DIRECTIONS FOR THIS TASK:
Retype all of the data. Every line must match exactly.

Saved entries:
%%
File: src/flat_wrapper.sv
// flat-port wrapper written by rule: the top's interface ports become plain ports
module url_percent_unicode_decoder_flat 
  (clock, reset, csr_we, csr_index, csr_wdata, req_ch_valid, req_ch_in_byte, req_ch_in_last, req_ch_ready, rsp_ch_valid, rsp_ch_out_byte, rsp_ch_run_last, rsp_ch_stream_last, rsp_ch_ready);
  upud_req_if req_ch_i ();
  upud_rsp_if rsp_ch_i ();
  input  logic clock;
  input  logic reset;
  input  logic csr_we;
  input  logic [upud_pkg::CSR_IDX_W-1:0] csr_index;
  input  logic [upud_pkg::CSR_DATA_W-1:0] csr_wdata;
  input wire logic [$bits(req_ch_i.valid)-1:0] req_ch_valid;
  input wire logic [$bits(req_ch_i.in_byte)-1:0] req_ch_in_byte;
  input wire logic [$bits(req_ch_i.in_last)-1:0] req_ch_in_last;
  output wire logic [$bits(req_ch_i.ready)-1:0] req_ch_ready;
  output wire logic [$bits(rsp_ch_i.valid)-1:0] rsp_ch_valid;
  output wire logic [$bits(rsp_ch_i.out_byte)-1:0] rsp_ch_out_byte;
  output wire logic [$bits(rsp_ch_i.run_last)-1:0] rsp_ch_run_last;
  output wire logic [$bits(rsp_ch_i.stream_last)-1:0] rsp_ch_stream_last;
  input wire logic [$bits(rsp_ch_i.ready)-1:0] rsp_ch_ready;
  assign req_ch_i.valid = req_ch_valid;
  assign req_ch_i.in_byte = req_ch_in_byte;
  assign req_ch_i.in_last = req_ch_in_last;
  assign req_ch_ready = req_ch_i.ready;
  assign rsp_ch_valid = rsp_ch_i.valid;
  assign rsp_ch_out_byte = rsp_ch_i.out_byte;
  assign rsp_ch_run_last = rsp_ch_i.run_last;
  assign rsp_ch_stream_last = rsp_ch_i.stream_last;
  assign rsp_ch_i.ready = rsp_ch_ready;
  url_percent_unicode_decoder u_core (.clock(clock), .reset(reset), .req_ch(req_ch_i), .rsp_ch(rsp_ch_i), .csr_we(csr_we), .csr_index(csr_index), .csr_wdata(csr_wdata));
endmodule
%%
ANSWER TO THIS PROBLEM:
File: src/flat_wrapper.sv
// flat-port wrapper written by rule: the top's interface ports become plain ports
module url_percent_unicode_decoder_flat 
  (clock, reset, csr_we, csr_index, csr_wdata, req_ch_valid, req_ch_in_byte, req_ch_in_last, req_ch_ready, rsp_ch_valid, rsp_ch_out_byte, rsp_ch_run_last, rsp_ch_stream_last, rsp_ch_ready);
  upud_req_if req_ch_i ();
  upud_rsp_if rsp_ch_i ();
  input  logic clock;
  input  logic reset;
  input  logic csr_we;
  input  logic [upud_pkg::CSR_IDX_W-1:0] csr_index;
  input  logic [upud_pkg::CSR_DATA_W-1:0] csr_wdata;
  input wire logic [$bits(req_ch_i.valid)-1:0] req_ch_valid;
  input wire logic [$bits(req_ch_i.in_byte)-1:0] req_ch_in_byte;
  input wire logic [$bits(req_ch_i.in_last)-1:0] req_ch_in_last;
  output wire logic [$bits(req_ch_i.ready)-1:0] req_ch_ready;
  output wire logic [$bits(rsp_ch_i.valid)-1:0] rsp_ch_valid;
  output wire logic [$bits(rsp_ch_i.out_byte)-1:0] rsp_ch_out_byte;
  output wire logic [$bits(rsp_ch_i.run_last)-1:0] rsp_ch_run_last;
  output wire logic [$bits(rsp_ch_i.stream_last)-1:0] rsp_ch_stream_last;
  input wire logic [$bits(rsp_ch_i.ready)-1:0] rsp_ch_ready;
  assign req_ch_i.valid = req_ch_valid;
  assign req_ch_i.in_byte = req_ch_in_byte;
  assign req_ch_i.in_last = req_ch_in_last;
  assign req_ch_ready = req_ch_i.ready;
  assign rsp_ch_valid = rsp_ch_i.valid;
  assign rsp_ch_out_byte = rsp_ch_i.out_byte;
  assign rsp_ch_run_last = rsp_ch_i.run_last;
  assign rsp_ch_stream_last = rsp_ch_i.stream_last;
  assign rsp_ch_i.ready = rsp_ch_ready;
  url_percent_unicode_decoder u_core (.clock(clock), .reset(reset), .req_ch(req_ch_i), .rsp_ch(rsp_ch_i), .csr_we(csr_we), .csr_index(csr_index), .csr_wdata(csr_wdata));
endmodule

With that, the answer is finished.